Op 4 februari 1993 wordt in Bello, een voorstad van Medellín, Omar Darío Cañas dood aangetroffen. Hij is voetballer van Atlético Nacional en pas 23 jaar oud. Hij wordt gevonden op een braakliggend terrein, El Picadero, in de buurt van een uitvalsweg bij Bello. Naast hem liggen de lijken van drie jongens van ongeveer dezelfde leeftijd. Bij alle vier zijn de handen en voeten vastgebonden. Ze zijn aan hun einde gekomen door kogels uit een 9mm machinepistool dat van dichtbij is afgevuurd.
Een van de vermoorde jongens is de broer van de leider van huurmoordenaarsbende La Ramada, die deel uitmaakt van het militaire apparaat van het kartel van Medellín. Een aantal uren voor de moord op Cañas zijn vlakbij nog eens vier personen om het leven gekomen, onder wie de leider van La Ramada zelf. De vier zijn op een patrouille van het elitekorps van de politie gestuit en willen zich al schietend uit de voeten maken, in de beste traditie van Los Magnificos (de Spaanse benaming voor de populaire jaren tachtig televisieserie The A-team). In hun Renault 9 worden behalve twee machinepistolen ook enkele fragmenteergranaten aangetroffen.

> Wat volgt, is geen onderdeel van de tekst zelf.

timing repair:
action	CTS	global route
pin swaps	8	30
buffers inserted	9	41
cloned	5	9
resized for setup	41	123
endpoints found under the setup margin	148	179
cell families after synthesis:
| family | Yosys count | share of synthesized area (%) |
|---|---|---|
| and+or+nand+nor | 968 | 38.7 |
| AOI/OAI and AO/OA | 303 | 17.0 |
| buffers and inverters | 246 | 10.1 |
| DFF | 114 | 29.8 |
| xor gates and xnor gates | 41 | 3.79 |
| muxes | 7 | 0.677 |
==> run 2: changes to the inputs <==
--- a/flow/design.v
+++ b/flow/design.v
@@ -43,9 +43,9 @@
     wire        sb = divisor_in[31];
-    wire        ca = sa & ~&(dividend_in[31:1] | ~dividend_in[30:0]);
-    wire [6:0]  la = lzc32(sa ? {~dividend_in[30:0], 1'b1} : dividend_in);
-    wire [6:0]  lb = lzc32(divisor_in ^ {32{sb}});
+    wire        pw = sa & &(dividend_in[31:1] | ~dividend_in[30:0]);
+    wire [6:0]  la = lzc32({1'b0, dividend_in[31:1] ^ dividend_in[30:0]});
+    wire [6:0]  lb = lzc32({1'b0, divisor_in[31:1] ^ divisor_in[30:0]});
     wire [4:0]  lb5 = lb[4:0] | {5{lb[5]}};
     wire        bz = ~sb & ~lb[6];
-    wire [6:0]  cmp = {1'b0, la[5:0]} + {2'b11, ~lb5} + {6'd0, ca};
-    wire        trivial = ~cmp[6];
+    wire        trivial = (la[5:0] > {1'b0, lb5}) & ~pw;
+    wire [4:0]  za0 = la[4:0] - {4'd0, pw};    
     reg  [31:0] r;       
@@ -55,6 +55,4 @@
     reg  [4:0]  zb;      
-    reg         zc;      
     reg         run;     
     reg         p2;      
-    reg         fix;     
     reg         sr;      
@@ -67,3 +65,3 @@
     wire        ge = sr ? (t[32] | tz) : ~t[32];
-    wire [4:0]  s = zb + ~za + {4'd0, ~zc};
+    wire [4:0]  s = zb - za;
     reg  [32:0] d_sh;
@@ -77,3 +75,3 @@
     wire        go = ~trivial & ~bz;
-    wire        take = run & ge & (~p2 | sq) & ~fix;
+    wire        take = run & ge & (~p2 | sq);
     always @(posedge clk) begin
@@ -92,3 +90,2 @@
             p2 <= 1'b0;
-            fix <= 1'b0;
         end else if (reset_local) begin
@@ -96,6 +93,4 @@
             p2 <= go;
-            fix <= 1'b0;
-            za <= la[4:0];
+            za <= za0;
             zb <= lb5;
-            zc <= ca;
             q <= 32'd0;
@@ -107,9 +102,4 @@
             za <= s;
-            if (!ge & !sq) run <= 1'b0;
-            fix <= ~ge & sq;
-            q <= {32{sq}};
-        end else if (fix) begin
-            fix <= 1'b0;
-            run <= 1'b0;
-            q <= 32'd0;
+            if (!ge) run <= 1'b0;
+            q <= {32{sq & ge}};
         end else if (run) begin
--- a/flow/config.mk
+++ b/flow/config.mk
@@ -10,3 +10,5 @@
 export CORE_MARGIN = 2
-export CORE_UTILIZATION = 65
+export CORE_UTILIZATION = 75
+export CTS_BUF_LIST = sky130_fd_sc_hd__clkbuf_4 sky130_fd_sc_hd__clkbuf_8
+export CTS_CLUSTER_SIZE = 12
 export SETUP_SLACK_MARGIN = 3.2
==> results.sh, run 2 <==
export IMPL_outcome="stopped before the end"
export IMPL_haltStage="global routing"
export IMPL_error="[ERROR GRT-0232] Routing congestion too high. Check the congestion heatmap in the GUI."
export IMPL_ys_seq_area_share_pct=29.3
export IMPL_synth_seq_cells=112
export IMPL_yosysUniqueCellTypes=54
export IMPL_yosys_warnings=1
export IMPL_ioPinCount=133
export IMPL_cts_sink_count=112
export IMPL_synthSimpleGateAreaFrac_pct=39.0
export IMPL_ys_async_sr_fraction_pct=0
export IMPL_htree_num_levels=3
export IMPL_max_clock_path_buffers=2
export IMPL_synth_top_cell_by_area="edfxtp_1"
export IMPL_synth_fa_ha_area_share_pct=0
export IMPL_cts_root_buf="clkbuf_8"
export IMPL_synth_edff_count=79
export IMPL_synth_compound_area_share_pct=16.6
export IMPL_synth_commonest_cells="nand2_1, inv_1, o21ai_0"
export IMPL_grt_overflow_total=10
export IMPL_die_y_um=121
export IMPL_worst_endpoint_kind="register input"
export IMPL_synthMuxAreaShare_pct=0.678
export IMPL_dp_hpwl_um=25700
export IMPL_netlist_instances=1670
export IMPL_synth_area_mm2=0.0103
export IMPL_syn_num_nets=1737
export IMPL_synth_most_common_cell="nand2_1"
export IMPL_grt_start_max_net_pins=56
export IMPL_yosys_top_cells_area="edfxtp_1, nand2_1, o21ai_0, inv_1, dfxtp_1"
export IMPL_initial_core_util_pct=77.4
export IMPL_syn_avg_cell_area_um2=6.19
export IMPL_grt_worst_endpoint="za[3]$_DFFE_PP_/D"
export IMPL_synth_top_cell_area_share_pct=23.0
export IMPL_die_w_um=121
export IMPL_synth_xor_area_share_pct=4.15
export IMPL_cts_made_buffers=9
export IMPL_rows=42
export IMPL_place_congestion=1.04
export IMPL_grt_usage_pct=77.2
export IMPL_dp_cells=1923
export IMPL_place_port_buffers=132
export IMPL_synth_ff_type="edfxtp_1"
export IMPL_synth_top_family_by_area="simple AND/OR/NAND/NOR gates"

In februari 1993 vechten sicarios (huurmoordenaars) van het kartel van Medellín en agenten van de politiekorpsen uit de regio al sinds enige tijd een smerige oorlog uit, waarbij al lang geen rechter of advocaat meer te pas komt. Het lijkt erop dat voetballer Cañas, samen met zijn vrienden van de huurmoordenaarsbende, zijn ‘uitgewist’ door de Pepes, een paramilitaire groep die is opgericht om jacht te maken op drugsbaron Pablo Escobar en zijn handlangers.
Omar Cañas is een van de voetballers die een hoofdrol spelen in mijn laatste boek Eigen Doelpunt – Voetbal en maffia in het Colombia van Escobar, dat vorige week is verschenen. Twintig jaar na de dood van haar zoon ga ik op bezoek bij de moeder van Cañas, Elvia Espinosa. Ze woont in de wijk Belencito, dat deel uitmaakt van de comuna 13, een gedeelte van de stad dat bekend staat om zijn jeugdbendes, het dealen van drugs en de afpersing van winkeliers en busbedrijven.
Voor Elvia was Omar helemaal geen misdadiger of huurmoordenaar. Hij was niet minder dan de beste zoon van de wereld. Het appartement van Elvia is een museum. Een museum voor haar Omar, de talentvolle voetballer, de zoon die haar uit de armoede zou halen. Op haar bed liggen een aantal plakboeken vol met krantenartikelen, die ze voor me heeft klaargelegd. Aan de muren hangen foto’s van Omar, alleen of in een elftal, in tenues van verschillende clubs. Ze zegt: “Het was zo’n goede zoon, echt een prijs uit de loterij, de beste zoon die je je kunt wensen. Mijn zoon was een goeie jongen, hij droomde ervan een groot voetballer te worden. Sommige mensen zeiden dat Omar een dronkenlap was en een verslaafde. Maar ik zeg je, ik heb mijn zoon nog nooit dronken gezien of met drugs! Ik zag hem nooit in slecht gezelschap of met wapens. Pas die nacht, toen ze hem hebben vermoord, kwam ik erachter met wat voor soort mensen hij omging.”
“Als je hem zou kennen, dan zou je niets meer schrijven over andere spelers, alleen over mijn zoon. Hij beloofde een huis voor me te kopen. Toen z’n vrouw bij hem kwam wonen, zei hij tegen haar: ‘Denk eraan, mijn moeder staat voor mij op de eerste plaats, want jou kan ik zó voor elke andere vrouw inruilen, maar mijn moeder niet.’”
Twintig jaar na de dood van Omar wacht Elvia nog steeds op haar huis. Ze woont in een piepklein appartement in Belencito en moet rondkomen van het geld dat ze verdient met het verkopen van empanadas. Dat doet ze in het stadion Atanasio Girardot, wanneer Atlético Nacional of Deportivo Independiente Medellín een thuiswedstrijd spelen. In hetzelfde stadion waar, lang geleden, haar zoon Omar, zijn grootste successen vierde.